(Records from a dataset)
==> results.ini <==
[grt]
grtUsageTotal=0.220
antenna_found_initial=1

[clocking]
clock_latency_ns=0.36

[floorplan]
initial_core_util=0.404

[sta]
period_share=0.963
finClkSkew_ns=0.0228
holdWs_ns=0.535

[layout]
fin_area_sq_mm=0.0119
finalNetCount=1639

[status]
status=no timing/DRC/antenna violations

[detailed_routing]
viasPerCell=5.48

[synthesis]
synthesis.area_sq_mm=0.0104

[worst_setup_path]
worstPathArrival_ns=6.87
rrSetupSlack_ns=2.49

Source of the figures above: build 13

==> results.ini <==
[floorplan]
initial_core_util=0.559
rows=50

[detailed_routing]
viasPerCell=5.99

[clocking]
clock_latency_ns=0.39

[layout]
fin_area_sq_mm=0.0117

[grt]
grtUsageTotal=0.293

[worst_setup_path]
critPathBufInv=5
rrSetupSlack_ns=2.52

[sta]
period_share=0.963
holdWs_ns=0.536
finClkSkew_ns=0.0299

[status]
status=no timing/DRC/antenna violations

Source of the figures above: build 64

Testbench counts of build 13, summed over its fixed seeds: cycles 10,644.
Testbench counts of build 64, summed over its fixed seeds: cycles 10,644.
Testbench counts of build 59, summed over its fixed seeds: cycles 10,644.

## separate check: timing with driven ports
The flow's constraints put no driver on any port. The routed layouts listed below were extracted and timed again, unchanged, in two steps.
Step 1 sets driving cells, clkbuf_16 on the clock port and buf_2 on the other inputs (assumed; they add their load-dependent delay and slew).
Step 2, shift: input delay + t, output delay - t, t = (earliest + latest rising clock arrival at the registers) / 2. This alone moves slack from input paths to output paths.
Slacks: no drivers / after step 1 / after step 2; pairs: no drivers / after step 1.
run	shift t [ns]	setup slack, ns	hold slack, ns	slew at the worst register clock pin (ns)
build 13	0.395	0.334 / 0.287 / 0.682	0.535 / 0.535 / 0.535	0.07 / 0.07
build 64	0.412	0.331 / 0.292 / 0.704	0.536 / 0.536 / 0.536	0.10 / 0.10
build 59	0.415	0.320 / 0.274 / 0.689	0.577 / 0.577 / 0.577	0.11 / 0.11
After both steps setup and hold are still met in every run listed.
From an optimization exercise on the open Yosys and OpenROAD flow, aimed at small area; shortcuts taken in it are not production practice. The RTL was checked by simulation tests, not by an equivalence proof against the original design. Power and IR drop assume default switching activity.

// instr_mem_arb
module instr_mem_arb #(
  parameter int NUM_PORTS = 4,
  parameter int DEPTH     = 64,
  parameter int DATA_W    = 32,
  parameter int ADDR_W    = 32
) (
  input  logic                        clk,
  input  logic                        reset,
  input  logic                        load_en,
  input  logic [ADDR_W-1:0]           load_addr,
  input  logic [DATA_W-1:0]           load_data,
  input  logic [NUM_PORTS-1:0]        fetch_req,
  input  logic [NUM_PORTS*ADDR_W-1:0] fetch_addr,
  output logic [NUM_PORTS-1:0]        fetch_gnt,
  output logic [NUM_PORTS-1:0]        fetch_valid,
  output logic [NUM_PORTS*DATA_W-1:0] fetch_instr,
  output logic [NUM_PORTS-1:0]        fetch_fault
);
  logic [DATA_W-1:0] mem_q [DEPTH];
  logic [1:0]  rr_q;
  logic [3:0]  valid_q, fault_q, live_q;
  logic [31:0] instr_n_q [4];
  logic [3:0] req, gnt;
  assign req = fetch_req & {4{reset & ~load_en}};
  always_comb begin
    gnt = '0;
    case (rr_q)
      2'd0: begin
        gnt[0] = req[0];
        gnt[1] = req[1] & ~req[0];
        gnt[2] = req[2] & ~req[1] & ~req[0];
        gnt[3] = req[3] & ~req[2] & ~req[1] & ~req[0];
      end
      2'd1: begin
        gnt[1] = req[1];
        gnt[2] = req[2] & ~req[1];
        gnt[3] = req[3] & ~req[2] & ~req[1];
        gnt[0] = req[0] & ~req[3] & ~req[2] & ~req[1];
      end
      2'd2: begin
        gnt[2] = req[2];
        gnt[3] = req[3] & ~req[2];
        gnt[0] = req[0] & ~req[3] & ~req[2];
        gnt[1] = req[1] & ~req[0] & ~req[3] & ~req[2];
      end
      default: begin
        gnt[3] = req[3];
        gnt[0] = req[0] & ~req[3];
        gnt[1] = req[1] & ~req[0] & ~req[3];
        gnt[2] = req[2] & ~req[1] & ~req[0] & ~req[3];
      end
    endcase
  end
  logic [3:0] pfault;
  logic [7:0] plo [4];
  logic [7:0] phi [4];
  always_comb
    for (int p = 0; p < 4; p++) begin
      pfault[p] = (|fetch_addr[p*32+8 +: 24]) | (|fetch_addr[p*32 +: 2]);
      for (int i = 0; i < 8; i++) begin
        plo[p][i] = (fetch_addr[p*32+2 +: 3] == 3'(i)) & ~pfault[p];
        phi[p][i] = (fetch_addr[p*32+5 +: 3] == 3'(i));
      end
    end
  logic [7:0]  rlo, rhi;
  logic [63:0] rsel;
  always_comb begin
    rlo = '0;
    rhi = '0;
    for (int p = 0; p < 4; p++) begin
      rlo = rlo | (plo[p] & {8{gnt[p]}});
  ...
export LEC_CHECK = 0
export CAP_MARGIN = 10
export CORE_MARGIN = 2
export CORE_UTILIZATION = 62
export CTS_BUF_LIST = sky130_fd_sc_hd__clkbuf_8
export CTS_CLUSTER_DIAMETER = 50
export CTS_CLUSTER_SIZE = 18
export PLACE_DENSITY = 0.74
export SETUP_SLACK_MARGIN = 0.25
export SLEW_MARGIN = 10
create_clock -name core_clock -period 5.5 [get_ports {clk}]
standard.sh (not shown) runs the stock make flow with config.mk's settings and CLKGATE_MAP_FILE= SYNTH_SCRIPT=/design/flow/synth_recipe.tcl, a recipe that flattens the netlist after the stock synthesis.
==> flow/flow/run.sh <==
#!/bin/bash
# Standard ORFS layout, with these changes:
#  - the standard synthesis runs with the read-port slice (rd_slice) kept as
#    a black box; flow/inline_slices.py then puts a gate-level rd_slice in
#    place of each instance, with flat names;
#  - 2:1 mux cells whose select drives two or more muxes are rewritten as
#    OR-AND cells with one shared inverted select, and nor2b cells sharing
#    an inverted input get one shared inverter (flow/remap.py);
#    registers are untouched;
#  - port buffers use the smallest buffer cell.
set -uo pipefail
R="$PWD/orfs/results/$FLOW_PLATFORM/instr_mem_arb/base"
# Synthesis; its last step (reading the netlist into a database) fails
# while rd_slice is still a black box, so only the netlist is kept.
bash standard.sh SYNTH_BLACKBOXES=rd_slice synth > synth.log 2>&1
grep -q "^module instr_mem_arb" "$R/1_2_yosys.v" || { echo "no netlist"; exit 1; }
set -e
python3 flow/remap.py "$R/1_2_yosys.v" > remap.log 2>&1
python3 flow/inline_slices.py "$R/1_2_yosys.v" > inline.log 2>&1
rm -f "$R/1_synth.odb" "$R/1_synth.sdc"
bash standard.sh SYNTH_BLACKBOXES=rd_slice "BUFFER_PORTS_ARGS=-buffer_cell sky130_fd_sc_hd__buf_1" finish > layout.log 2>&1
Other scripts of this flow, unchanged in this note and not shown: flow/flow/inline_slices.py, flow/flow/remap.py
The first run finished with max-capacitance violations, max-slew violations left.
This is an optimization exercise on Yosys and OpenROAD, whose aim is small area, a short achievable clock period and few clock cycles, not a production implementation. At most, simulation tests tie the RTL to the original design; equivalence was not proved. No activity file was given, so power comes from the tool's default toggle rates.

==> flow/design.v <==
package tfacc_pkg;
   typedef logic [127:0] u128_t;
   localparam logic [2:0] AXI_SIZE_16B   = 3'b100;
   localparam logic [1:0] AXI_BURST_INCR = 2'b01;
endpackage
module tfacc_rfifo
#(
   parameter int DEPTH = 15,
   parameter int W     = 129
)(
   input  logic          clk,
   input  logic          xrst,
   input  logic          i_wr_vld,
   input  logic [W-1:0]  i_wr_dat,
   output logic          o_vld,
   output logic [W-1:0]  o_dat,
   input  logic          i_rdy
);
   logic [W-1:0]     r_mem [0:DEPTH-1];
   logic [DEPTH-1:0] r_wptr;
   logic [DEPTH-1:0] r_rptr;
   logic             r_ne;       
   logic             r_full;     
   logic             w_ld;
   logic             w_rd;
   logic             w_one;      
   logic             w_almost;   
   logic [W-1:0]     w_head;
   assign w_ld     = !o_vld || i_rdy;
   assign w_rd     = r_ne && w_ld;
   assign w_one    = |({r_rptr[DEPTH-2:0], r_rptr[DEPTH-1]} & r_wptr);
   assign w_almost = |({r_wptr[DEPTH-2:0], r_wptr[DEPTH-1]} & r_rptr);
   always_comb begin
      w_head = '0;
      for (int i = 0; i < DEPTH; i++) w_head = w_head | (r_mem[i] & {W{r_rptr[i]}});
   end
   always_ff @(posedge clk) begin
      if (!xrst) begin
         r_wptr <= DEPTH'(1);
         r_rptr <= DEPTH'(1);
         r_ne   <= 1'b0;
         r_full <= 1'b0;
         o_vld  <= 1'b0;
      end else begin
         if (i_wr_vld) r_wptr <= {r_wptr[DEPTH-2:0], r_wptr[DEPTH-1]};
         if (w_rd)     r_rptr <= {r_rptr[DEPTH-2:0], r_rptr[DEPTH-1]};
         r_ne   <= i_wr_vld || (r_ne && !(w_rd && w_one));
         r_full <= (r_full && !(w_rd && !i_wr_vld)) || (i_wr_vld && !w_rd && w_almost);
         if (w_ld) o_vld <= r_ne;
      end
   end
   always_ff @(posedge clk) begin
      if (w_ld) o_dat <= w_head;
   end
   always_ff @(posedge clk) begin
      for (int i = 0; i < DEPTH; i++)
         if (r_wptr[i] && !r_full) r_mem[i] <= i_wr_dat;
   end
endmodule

▸ What you are asked to do
Copy the lines of the entries above that mention "over".

▸ Answer area
Testbench counts of build 13, summed over its fixed seeds: cycles 10,644.
Testbench counts of build 64, summed over its fixed seeds: cycles 10,644.
Testbench counts of build 59, summed over its fixed seeds: cycles 10,644.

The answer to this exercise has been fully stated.